(Collected data)

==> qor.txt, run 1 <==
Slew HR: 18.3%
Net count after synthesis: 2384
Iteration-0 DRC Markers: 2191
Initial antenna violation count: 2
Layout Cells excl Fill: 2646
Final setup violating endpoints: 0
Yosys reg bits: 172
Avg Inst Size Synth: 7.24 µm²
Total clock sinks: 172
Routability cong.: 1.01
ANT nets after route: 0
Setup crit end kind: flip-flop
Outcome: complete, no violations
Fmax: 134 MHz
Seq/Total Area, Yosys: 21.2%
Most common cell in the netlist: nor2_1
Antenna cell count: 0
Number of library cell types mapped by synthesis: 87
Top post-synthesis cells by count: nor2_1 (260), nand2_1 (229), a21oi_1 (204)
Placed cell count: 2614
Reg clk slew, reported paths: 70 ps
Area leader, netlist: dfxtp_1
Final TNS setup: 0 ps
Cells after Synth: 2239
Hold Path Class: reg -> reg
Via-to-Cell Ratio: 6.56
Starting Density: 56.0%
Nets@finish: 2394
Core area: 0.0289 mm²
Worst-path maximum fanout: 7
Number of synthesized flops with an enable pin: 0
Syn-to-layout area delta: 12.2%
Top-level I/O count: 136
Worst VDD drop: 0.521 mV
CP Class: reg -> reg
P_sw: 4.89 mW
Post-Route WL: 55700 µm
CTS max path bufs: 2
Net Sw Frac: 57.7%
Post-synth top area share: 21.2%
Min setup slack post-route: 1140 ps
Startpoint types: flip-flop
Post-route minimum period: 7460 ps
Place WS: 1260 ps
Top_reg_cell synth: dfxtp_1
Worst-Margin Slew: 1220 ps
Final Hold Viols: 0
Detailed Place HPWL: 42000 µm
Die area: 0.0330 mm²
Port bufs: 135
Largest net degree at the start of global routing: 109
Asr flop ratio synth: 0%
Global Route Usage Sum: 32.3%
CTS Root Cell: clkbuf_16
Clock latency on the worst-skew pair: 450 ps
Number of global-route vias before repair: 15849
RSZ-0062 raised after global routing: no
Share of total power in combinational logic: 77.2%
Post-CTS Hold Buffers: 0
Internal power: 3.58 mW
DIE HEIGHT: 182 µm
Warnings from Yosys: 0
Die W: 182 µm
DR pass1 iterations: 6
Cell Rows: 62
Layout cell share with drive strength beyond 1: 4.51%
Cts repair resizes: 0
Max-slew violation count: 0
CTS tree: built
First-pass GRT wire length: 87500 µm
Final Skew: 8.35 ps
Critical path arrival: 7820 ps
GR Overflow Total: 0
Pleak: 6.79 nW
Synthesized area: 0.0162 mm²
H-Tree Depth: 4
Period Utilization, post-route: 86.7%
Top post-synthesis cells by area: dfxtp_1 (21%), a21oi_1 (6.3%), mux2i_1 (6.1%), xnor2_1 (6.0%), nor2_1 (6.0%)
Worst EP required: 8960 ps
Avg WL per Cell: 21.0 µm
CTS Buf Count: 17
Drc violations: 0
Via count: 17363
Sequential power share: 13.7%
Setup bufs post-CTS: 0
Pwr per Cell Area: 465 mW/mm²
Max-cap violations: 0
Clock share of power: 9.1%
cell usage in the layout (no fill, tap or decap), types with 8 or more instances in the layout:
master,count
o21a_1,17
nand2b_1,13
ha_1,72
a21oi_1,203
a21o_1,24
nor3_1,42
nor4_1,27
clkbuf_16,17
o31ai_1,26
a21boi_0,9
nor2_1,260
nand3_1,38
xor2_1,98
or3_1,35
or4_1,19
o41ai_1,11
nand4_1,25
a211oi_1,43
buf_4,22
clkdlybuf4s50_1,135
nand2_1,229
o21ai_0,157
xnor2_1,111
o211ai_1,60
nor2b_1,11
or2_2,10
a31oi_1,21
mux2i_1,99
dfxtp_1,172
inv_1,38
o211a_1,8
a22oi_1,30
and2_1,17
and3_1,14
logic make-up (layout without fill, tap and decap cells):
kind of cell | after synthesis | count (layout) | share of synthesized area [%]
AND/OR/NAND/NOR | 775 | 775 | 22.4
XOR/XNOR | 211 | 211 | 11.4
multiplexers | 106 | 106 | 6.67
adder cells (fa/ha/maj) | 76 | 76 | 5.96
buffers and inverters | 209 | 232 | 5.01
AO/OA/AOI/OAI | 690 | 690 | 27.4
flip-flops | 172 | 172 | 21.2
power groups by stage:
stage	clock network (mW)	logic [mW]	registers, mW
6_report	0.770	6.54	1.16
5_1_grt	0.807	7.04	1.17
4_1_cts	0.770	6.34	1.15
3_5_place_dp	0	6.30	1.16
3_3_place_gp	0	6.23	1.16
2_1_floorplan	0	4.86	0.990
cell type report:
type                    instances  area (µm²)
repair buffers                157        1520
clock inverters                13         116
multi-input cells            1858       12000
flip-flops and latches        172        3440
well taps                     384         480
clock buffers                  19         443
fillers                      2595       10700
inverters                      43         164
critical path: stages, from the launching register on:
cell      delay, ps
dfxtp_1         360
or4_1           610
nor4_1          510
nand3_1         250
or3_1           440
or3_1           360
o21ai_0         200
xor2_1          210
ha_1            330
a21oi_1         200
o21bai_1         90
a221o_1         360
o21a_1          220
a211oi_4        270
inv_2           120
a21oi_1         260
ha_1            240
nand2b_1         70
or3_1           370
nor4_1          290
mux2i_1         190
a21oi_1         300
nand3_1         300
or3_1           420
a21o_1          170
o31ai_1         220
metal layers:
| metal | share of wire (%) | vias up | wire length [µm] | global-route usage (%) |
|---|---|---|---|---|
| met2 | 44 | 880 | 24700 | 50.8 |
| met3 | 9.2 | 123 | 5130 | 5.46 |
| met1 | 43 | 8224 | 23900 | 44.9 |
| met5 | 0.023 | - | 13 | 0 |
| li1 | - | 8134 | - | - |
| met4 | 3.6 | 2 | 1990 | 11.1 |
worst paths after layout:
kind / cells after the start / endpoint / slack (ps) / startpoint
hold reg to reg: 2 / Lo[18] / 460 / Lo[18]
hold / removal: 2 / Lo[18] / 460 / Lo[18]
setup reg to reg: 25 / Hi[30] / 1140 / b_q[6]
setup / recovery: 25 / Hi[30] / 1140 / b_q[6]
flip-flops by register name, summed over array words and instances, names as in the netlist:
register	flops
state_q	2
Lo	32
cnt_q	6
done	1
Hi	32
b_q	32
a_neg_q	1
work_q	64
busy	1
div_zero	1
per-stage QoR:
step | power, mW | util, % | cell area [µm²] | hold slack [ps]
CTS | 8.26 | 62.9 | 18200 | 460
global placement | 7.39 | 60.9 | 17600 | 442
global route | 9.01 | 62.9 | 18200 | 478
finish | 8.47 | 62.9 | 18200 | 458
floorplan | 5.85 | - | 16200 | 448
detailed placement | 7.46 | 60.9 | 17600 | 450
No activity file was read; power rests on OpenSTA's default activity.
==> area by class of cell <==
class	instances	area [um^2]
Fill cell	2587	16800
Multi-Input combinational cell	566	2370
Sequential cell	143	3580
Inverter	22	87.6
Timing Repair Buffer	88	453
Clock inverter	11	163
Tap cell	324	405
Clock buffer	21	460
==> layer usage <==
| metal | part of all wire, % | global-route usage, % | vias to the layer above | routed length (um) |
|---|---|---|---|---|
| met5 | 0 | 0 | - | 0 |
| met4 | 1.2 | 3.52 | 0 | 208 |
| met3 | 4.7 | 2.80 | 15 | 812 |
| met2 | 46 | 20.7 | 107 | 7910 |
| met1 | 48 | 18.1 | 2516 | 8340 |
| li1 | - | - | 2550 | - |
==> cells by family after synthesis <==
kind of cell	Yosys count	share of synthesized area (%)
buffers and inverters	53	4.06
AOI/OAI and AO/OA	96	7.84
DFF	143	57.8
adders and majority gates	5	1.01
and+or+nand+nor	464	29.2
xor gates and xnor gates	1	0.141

:: Exercise aim ::
Reproduce each line of the entries in which the word "flops" is found.

:: Reply to the task ::
Number of synthesized flops with an enable pin: 0
flip-flops | 172 | 172 | 21.2
flip-flops and latches        172        3440
flip-flops by register name, summed over array words and instances, names as in the netlist:
register	flops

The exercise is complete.